▶ _GOAL OF THE EXERCISE_
Whenever a line in this data holds the word "routing", report that line in full.

==== RECORD SET ====

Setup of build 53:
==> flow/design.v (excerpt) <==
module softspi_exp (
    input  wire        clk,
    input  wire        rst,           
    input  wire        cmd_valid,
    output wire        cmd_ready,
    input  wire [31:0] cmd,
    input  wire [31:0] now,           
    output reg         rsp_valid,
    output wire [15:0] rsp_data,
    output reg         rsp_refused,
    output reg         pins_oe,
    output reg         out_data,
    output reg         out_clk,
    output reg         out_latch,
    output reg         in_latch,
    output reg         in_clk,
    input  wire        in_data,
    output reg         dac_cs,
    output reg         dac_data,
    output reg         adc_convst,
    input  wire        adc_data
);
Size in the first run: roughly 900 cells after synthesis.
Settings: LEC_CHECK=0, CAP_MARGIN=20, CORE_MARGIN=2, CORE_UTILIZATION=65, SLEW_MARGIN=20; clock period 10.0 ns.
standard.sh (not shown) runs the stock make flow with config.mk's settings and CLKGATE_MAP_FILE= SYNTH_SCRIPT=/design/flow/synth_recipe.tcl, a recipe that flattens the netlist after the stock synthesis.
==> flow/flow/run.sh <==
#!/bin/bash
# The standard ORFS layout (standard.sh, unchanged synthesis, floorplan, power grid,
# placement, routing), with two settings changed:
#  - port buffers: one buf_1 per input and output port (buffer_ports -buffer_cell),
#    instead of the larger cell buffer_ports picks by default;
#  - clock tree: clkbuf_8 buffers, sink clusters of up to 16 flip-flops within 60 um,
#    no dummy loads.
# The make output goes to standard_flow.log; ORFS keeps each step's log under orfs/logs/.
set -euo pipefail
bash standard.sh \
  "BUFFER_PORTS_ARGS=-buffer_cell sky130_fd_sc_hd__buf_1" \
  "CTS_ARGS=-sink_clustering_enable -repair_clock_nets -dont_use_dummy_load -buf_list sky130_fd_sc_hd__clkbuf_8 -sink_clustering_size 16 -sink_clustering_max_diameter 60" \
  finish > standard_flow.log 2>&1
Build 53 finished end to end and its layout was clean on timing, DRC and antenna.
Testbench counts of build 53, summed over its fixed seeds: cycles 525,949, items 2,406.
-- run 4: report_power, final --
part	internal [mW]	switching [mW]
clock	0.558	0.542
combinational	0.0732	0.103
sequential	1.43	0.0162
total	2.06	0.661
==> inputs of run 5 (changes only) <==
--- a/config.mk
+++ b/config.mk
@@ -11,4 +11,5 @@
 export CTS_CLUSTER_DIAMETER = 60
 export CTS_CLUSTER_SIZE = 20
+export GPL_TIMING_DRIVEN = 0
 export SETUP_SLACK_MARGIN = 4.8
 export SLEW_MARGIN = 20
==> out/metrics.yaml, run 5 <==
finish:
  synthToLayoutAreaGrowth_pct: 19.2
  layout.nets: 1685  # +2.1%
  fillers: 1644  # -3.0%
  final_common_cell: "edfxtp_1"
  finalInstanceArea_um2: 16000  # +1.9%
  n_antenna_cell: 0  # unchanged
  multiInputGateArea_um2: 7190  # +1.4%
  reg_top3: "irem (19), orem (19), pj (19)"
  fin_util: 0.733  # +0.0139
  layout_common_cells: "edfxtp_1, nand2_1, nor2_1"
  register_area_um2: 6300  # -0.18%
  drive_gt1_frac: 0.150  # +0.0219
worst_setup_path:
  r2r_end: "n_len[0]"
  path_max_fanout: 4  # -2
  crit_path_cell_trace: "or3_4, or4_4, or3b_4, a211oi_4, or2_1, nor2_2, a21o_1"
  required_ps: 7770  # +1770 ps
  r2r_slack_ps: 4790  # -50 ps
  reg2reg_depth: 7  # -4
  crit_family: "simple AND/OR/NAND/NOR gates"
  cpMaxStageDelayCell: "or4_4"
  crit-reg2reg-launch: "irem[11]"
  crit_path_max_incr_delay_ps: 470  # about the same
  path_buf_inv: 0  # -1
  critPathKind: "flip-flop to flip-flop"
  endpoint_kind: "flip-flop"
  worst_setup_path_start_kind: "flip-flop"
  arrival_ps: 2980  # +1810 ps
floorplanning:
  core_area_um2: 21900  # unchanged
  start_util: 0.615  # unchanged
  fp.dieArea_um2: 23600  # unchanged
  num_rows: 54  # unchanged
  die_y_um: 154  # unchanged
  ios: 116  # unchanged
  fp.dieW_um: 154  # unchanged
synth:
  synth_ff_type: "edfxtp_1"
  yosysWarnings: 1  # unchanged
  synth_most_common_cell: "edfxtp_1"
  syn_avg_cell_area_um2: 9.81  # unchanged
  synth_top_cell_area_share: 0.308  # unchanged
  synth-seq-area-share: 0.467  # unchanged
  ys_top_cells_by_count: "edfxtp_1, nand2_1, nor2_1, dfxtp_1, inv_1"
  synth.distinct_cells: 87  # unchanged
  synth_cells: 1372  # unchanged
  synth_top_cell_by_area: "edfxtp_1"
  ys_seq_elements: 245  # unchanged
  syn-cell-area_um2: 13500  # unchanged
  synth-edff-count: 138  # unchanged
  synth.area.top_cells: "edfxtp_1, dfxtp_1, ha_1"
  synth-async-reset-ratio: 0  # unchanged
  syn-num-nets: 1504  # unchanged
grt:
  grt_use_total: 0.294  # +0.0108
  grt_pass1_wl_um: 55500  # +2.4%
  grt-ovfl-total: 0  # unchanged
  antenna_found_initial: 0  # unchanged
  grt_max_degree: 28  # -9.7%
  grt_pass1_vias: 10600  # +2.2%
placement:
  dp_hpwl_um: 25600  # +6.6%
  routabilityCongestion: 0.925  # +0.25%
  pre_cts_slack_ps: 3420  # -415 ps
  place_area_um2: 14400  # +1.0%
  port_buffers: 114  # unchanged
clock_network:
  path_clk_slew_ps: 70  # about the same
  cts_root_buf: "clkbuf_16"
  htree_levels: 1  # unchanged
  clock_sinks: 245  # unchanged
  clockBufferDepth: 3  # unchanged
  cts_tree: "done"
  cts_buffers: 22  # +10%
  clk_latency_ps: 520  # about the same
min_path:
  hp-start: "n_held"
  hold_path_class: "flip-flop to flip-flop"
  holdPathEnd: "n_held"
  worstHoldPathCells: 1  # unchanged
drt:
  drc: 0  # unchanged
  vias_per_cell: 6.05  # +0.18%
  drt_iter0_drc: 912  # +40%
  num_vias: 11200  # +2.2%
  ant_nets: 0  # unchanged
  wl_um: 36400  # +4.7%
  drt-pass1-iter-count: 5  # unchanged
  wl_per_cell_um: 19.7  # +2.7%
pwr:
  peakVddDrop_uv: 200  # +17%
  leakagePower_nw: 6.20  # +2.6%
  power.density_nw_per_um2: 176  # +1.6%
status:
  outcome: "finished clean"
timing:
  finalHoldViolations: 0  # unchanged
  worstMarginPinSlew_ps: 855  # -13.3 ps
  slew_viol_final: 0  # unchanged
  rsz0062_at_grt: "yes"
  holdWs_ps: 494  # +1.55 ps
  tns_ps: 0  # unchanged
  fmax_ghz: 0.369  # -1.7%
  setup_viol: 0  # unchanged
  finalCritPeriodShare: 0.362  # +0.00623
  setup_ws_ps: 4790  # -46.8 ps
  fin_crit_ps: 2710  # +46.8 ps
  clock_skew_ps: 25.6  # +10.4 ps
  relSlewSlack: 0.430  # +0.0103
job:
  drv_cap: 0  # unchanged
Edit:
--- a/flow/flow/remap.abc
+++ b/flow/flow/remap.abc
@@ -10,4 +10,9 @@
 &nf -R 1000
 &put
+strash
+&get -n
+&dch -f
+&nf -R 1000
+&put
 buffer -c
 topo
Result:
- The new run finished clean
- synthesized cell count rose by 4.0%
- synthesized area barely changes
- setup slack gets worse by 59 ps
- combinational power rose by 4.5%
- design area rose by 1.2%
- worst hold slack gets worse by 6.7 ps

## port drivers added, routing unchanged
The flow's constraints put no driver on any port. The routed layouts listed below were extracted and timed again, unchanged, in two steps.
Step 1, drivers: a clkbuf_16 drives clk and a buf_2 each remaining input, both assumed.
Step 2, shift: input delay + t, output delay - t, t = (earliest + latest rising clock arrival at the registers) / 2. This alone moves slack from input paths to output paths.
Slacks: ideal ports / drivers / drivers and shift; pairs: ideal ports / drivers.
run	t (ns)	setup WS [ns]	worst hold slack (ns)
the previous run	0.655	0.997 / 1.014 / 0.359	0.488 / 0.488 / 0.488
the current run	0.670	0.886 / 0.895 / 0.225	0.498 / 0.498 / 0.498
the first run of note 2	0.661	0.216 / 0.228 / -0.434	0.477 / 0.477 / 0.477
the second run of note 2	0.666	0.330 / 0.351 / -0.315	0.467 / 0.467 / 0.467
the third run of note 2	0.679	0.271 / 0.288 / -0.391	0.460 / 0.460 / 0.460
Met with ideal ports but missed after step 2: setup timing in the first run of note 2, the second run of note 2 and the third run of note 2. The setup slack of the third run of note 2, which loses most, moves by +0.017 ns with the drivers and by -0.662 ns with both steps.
This design comes from an exercise in tuning for small area, a short achievable clock period and few clock cycles per item on the open sky130 flow, not from production work.
The RTL was checked by simulation tests, not by an equivalence proof against the original design.

$ cat flow/constraint.sdc
create_clock -name core_clock -period 8.0 [get_ports {clk}]
set_input_delay 1.6000 -clock core_clock [delete_from_list [all_inputs] [get_ports {clk}]]
set_output_delay 1.6000 -clock core_clock [all_outputs]
set_load 0.01 [all_outputs]
$ cat flow/run.sh
#!/bin/bash
# synth_recipe.tcl (not shown) runs the flow's synth.tcl, then flattens the netlist and writes it again
# the make line also repeats each setting of config.mk as NAME=value (left out here)
make -C /OpenROAD-flow-scripts/flow DESIGN_CONFIG=/design/flow/config.mk WORK_HOME=/design/flow/orfs CLKGATE_MAP_FILE= SYNTH_SCRIPT=/design/flow/synth_recipe.tcl finish
$ cat flow/design.v
module aes_sbox (
    input  wire [7:0] a,
    output reg  [7:0] y
);
    always @(*) begin
        case (a)
            8'h00: y = 8'h63;
            8'h01: y = 8'h7c;
            8'h02: y = 8'h77;
            8'h03: y = 8'h7b;
            8'h04: y = 8'hf2;
            8'h05: y = 8'h6b;
            8'h06: y = 8'h6f;
            8'h07: y = 8'hc5;
            8'h08: y = 8'h30;
            8'h09: y = 8'h01;
            8'h0a: y = 8'h67;
            8'h0b: y = 8'h2b;
            8'h0c: y = 8'hfe;
            8'h0d: y = 8'hd7;
            8'h0e: y = 8'hab;
            8'h0f: y = 8'h76;
            8'h10: y = 8'hca;
            8'h11: y = 8'h82;
            8'h12: y = 8'hc9;
            8'h13: y = 8'h7d;
            8'h14: y = 8'hfa;
            8'h15: y = 8'h59;
            8'h16: y = 8'h47;
            8'h17: y = 8'hf0;
            8'h18: y = 8'had;
            8'h19: y = 8'hd4;
            8'h1a: y = 8'ha2;
            8'h1b: y = 8'haf;
            8'h1c: y = 8'h9c;
            8'h1d: y = 8'ha4;
            8'h1e: y = 8'h72;
            8'h1f: y = 8'hc0;
            8'h20: y = 8'hb7;
            8'h21: y = 8'hfd;
            8'h22: y = 8'h93;
            8'h23: y = 8'h26;
            8'h24: y = 8'h36;
            8'h25: y = 8'h3f;
            8'h26: y = 8'hf7;
            8'h27: y = 8'hcc;
            8'h28: y = 8'h34;
            8'h29: y = 8'ha5;
            8'h2a: y = 8'he5;
            8'h2b: y = 8'hf1;
            8'h2c: y = 8'h71;
            8'h2d: y = 8'hd8;
            8'h2e: y = 8'h31;
            8'h2f: y = 8'h15;
            8'h30: y = 8'h04;
            8'h31: y = 8'hc7;
            8'h32: y = 8'h23;
            8'h33: y = 8'hc3;
            8'h34: y = 8'h18;
            8'h35: y = 8'h96;
            8'h36: y = 8'h05;
            8'h37: y = 8'h9a;
            8'h38: y = 8'h07;
            8'h39: y = 8'h12;
            8'h3a: y = 8'h80;
            8'h3b: y = 8'he2;
            8'h3c: y = 8'heb;
            8'h3d: y = 8'h27;
            8'h3e: y = 8'hb2;
            8'h3f: y = 8'h75;
            8'h40: y = 8'h09;
            8'h41: y = 8'h83;
            8'h42: y = 8'h2c;
            8'h43: y = 8'h1a;
            8'h44: y = 8'h1b;
            8'h45: y = 8'h6e;
            8'h46: y = 8'h5a;
            8'h47: y = 8'ha0;
            8'h48: y = 8'h52;
            8'h49: y = 8'h3b;
            8'h4a: y = 8'hd6;
            8'h4b: y = 8'hb3;
            8'h4c: y = 8'h29;
            8'h4d: y = 8'he3;
            8'h4e: y = 8'h2f;
            8'h4f: y = 8'h84;
            8'h50: y = 8'h53;
            8'h51: y = 8'hd1;
            8'h52: y = 8'h00;
            8'h53: y = 8'hed;
            8'h54: y = 8'h20;
            8'h55: y = 8'hfc;
            8'h56: y = 8'hb1;
            8'h57: y = 8'h5b;
            8'h58: y = 8'h6a;
            8'h59: y = 8'hcb;
            8'h5a: y = 8'hbe;
            8'h5b: y = 8'h39;
            8'h5c: y = 8'h4a;
            8'h5d: y = 8'h4c;
            8'h5e: y = 8'h58;
            8'h5f: y = 8'hcf;
            8'h60: y = 8'hd0;
            8'h61: y = 8'hef;
            8'h62: y = 8'haa;
            8'h63: y = 8'hfb;
            8'h64: y = 8'h43;
            8'h65: y = 8'h4d;
            8'h66: y = 8'h33;
            8'h67: y = 8'h85;
            8'h68: y = 8'h45;
            8'h69: y = 8'hf9;
            8'h6a: y = 8'h02;
            8'h6b: y = 8'h7f;
            8'h6c: y = 8'h50;
            8'h6d: y = 8'h3c;
            8'h6e: y = 8'h9f;
            8'h6f: y = 8'ha8;
            8'h70: y = 8'h51;
            8'h71: y = 8'ha3;
            8'h72: y = 8'h40;
            8'h73: y = 8'h8f;
            8'h74: y = 8'h92;
            8'h75: y = 8'h9d;
            8'h76: y = 8'h38;
            8'h77: y = 8'hf5;
            8'h78: y = 8'hbc;
            8'h79: y = 8'hb6;
            8'h7a: y = 8'hda;
            8'h7b: y = 8'h21;
            8'h7c: y = 8'h10;
            8'h7d: y = 8'hff;
            8'h7e: y = 8'hf3;
            8'h7f: y = 8'hd2;
            8'h80: y = 8'hcd;
            8'h81: y = 8'h0c;
            8'h82: y = 8'h13;
            8'h83: y = 8'hec;
            8'h84: y = 8'h5f;
            8'h85: y = 8'h97;
            8'h86: y = 8'h44;
            8'h87: y = 8'h17;
            8'h88: y = 8'hc4;
            8'h89: y = 8'ha7;
            8'h8a: y = 8'h7e;
            8'h8b: y = 8'h3d;
            8'h8c: y = 8'h64;
            8'h8d: y = 8'h5d;
            8'h8e: y = 8'h19;
            8'h8f: y = 8'h73;
            8'h90: y = 8'h60;
            8'h91: y = 8'h81;
            8'h92: y = 8'h4f;
            8'h93: y = 8'hdc;
            8'h94: y = 8'h22;
            8'h95: y = 8'h2a;
            8'h96: y = 8'h90;
            8'h97: y = 8'h88;
            8'h98: y = 8'h46;
            8'h99: y = 8'hee;
            8'h9a: y = 8'hb8;
            8'h9b: y = 8'h14;
            8'h9c: y = 8'hde;
            8'h9d: y = 8'h5e;
            8'h9e: y = 8'h0b;
            8'h9f: y = 8'hdb;
            8'ha0: y = 8'he0;
            8'ha1: y = 8'h32;
            8'ha2: y = 8'h3a;
            8'ha3: y = 8'h0a;
            8'ha4: y = 8'h49;
            8'ha5: y = 8'h06;
            8'ha6: y = 8'h24;
            8'ha7: y = 8'h5c;
            8'ha8: y = 8'hc2;
            8'ha9: y = 8'hd3;
            8'haa: y = 8'hac;
            8'hab: y = 8'h62;
            8'hac: y = 8'h91;
            8'had: y = 8'h95;
            8'hae: y = 8'he4;
            8'haf: y = 8'h79;
            8'hb0: y = 8'he7;
            8'hb1: y = 8'hc8;
            8'hb2: y = 8'h37;
            8'hb3: y = 8'h6d;
            8'hb4: y = 8'h8d;
            8'hb5: y = 8'hd5;
            8'hb6: y = 8'h4e;
            8'hb7: y = 8'ha9;
            8'hb8: y = 8'h6c;
            8'hb9: y = 8'h56;
            8'hba: y = 8'hf4;
            8'hbb: y = 8'hea;
            8'hbc: y = 8'h65;
            8'hbd: y = 8'h7a;
            8'hbe: y = 8'hae;
            8'hbf: y = 8'h08;
            8'hc0: y = 8'hba;
            8'hc1: y = 8'h78;
            8'hc2: y = 8'h25;
            8'hc3: y = 8'h2e;
            8'hc4: y = 8'h1c;
            8'hc5: y = 8'ha6;
            8'hc6: y = 8'hb4;
            8'hc7: y = 8'hc6;
            8'hc8: y = 8'he8;
            8'hc9: y = 8'hdd;
            8'hca: y = 8'h74;
            8'hcb: y = 8'h1f;
            8'hcc: y = 8'h4b;
            8'hcd: y = 8'hbd;
            8'hce: y = 8'h8b;
            8'hcf: y = 8'h8a;
            8'hd0: y = 8'h70;
            8'hd1: y = 8'h3e;
            8'hd2: y = 8'hb5;
            8'hd3: y = 8'h66;
            8'hd4: y = 8'h48;
            8'hd5: y = 8'h03;
            8'hd6: y = 8'hf6;
            8'hd7: y = 8'h0e;
            8'hd8: y = 8'h61;
            8'hd9: y = 8'h35;
            8'hda: y = 8'h57;
            8'hdb: y = 8'hb9;
            8'hdc: y = 8'h86;
            8'hdd: y = 8'hc1;
            8'hde: y = 8'h1d;
            8'hdf: y = 8'h9e;
            8'he0: y = 8'he1;
            8'he1: y = 8'hf8;
            8'he2: y = 8'h98;
            8'he3: y = 8'h11;
            8'he4: y = 8'h69;
            8'he5: y = 8'hd9;
            8'he6: y = 8'h8e;
            8'he7: y = 8'h94;
            8'he8: y = 8'h9b;
            8'he9: y = 8'h1e;
            8'hea: y = 8'h87;
            8'heb: y = 8'he9;
            8'hec: y = 8'hce;
            8'hed: y = 8'h55;
            8'hee: y = 8'h28;
            8'hef: y = 8'hdf;
            8'hf0: y = 8'h8c;
            8'hf1: y = 8'ha1;
            8'hf2: y = 8'h89;
            8'hf3: y = 8'h0d;
            8'hf4: y = 8'hbf;
            8'hf5: y = 8'he6;
            8'hf6: y = 8'h42;
            8'hf7: y = 8'h68;
            8'hf8: y = 8'h41;
            8'hf9: y = 8'h99;
            8'hfa: y = 8'h2d;
            8'hfb: y = 8'h0f;
            8'hfc: y = 8'hb0;
            8'hfd: y = 8'h54;
            8'hfe: y = 8'hbb;
            8'hff: y = 8'h16;
            default: y = 8'h00;
        endcase
    end
endmodule
What follows belongs to an exercise in optimizing a design on an open flow for small area, a short achievable clock period and few clock cycles; a production flow would make more cautious choices. In this exercise RTL edits were held to simulation tests only and were not proved equivalent to the original. Power and IR drop assume default switching activity.

==> flow/design.v (excerpt) <==
module ulz_comp #(
    parameter W = 8
) (
    input  wire        clk,
    input  wire        rst,         
    input  wire        start,       
    input  wire [15:0] in_len,      
    input  wire [15:0] out_cap,     
    output wire        ready,
    output reg         done,        
    output reg         ok,          
    output reg  [15:0] result,      
    output reg         in_re,
    output reg  [15:0] in_addr,
    input  wire [7:0]  in_rdata,
    output reg         out_we,
    output reg  [15:0] out_waddr,
    output reg  [7:0]  out_wdata,
    output reg         out_re,
    output reg  [15:0] out_raddr,
    input  wire [7:0]  out_rdata
);
    localparam S_IDLE   = 5'd0;
    localparam S_HDR    = 5'd1;    
    localparam S_INIT   = 5'd2;    
    localparam S_STEP   = 5'd3;    
    localparam S_SKIP   = 5'd4;    
    localparam S_FB_RD  = 5'd5;    
    localparam S_FB_CMP = 5'd6;
    localparam S_FB_X1  = 5'd7;    
    localparam S_FB_X2  = 5'd8;    
    localparam S_FB_X3  = 5'd9;    
    localparam S_FB_CND = 5'd10;
    localparam S_END    = 5'd11;   
    localparam S_END2   = 5'd12;   
    localparam S_FLUSH  = 5'd13;   
    localparam S_MV     = 5'd14;   
    localparam S_OK     = 5'd15;
    localparam S_FAIL   = 5'd16;
    localparam S_FB_G   = 5'd17;   
    localparam S_FB_U   = 5'd18;   
    reg [4:0]  state;
    reg [15:0] n;
    reg [15:0] cap;
    reg [15:0] leb_v;
    reg [16:0] tau;                 
    reg [15:0] c;                   
    reg [15:0] ls;                  
    reg [2:0]  off;                 
    reg [16:0] rem;                 
    reg [16:0] rc;                  
    reg [16:0] tc;                  
  ...
For scale: ~54,000 um^2 of cells after synthesis.
export LEC_CHECK = 0
export CAP_MARGIN = 20
export CORE_MARGIN = 2
export CORE_UTILIZATION = 45
export SETUP_SLACK_MARGIN = 4
export SLEW_MARGIN = 20
create_clock -name core_clock -period 10.0 [get_ports {clk}]
run.sh (not shown) runs the stock make flow with config.mk's settings and CLKGATE_MAP_FILE= SYNTH_SCRIPT=/design/flow/synth_recipe.tcl, a recipe that flattens the netlist after the stock synthesis.
Testbench counts at the start, summed over its fixed seeds: cycles 2,658,608.
This design comes from an exercise in tuning for small area, a short achievable clock period and few clock cycles per item on the open sky130 flow, not from production work.
Only simulation tests tie the RTL to the original design; equivalence was not proved.
No activity file was given, so power comes from the tool's default toggle rates.

== exp/xenon ==
// erf_decoder
module erf_decoder (
    input  wire         clk,
    input  wire         rst,
    input  wire         in_valid,
    output wire         in_ready,
    input  wire         in_vreset,
    input  wire         in_en,
    input  wire [119:0] in_pkt,
    output reg          out_valid,
    input  wire         out_ready,
    output wire         out_trigger,
    output wire [4:0]   out_err,
    output reg  [39:0]  out_ts,
    output reg  [1:0]   out_seq,
    output reg  [7:0]   out_sync,
    output reg  [15:0]  out_crc_rx,
    output wire [15:0]  out_crc_calc,
    output reg  [31:0]  out_flags_lo,
    output reg  [5:0]   out_flags_hi,
    output reg  [2:0]   out_grp_r,
    output reg  [2:0]   out_grp_s,
    output reg  [3:0]   out_pkt_err,
    output reg          out_mode,
    output reg  [4:0]   out_aux
);
    wire [15:0]  synd_in;
    wire cx0 = in_pkt[64] ^ in_pkt[92];
    wire cx1 = in_pkt[20] ^ in_pkt[91];
    wire cx2 = in_pkt[35] ^ in_pkt[113];
    wire cx3 = in_pkt[57] ^ in_pkt[118];
    wire cx4 = in_pkt[106] ^ in_pkt[119];
    wire cx5 = in_pkt[44] ^ in_pkt[63];
    wire cx6 = in_pkt[89] ^ in_pkt[111];
    wire cx7 = in_pkt[86] ^ in_pkt[112];
    wire cx8 = in_pkt[43] ^ cx5;
    wire cx9 = in_pkt[88] ^ in_pkt[94];
    wire cx10 = in_pkt[71] ^ cx4;
    wire cx11 = in_pkt[85] ^ cx0;
    wire cx12 = in_pkt[25] ^ in_pkt[105];
    wire cx13 = in_pkt[45] ^ in_pkt[65];
    wire cx14 = in_pkt[23] ^ in_pkt[29];
    wire cx15 = in_pkt[72] ^ cx1;
    wire cx16 = in_pkt[66] ^ in_pkt[87];
    wire cx17 = in_pkt[33] ^ in_pkt[61];
    wire cx18 = in_pkt[16] ^ in_pkt[62];
    wire cx19 = in_pkt[26] ^ in_pkt[27];
    wire cx20 = in_pkt[24] ^ in_pkt[30];
    wire cx21 = in_pkt[19] ^ in_pkt[90];
    wire cx22 = in_pkt[32] ^ in_pkt[107];
    wire cx23 = in_pkt[22] ^ in_pkt[28];
  ...
export LEC_CHECK = 0
export CAP_MARGIN = 20
export CORE_MARGIN = 2
export CORE_UTILIZATION = 65
export CTS_BUF_LIST = sky130_fd_sc_hd__clkbuf_8
export PLACE_DENSITY = 0.7
export SETUP_SLACK_MARGIN = 2.75
export SLEW_MARGIN = 20
create_clock -name core_clock -period 6.0 [get_ports {clk}]
standard.sh (not shown) runs the stock make flow with config.mk's settings and CLKGATE_MAP_FILE= SYNTH_SCRIPT=/design/flow/synth_recipe.tcl, a recipe that flattens the netlist after the stock synthesis.
==> flow/flow/run.sh <==
#!/bin/bash
# ORFS layout with these changes:
#  - synthesis maps the logic with flow/map.abc (structural choices and
#    area-recovering mapping, keeping the XOR network of the RTL) instead of
#    ORFS's delay-first ABC script; everything else in synthesis, including
#    the flip-flop mapping, is synth_recipe.tcl unchanged;
#  - the port buffers are buf_1 cells (buffer_ports otherwise picks
#    clkdlybuf4s50_1 delay cells).
set -euo pipefail
W=$(pwd)
{
  echo "proc abc {args} { set i [lsearch \$args -script]; if {\$i >= 0} { lset args [expr {\$i+1}] $W/flow/map.abc }; yosys abc {*}\$args }"
  cat synth_recipe.tcl
} > flow_synth.tcl
sed "s#SYNTH_SCRIPT=[^ ]*#SYNTH_SCRIPT=$W/flow_synth.tcl#" standard.sh > flow_standard.sh
grep -q "SYNTH_SCRIPT=$W/flow_synth.tcl" flow_standard.sh
export BUFFER_PORTS_ARGS="-buffer_cell sky130_fd_sc_hd__buf_1"
bash flow_standard.sh > standard.log 2>&1
==> flow/flow/map.abc <==
&get -n
&st
&dch
&nf
&put
Testbench counts of exp/xenon, summed over its fixed seeds: cycles 2,408, items 2,365.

====

▶ _SOLVED PROBLEM_
# placement, routing), with two settings changed:
## port drivers added, routing unchanged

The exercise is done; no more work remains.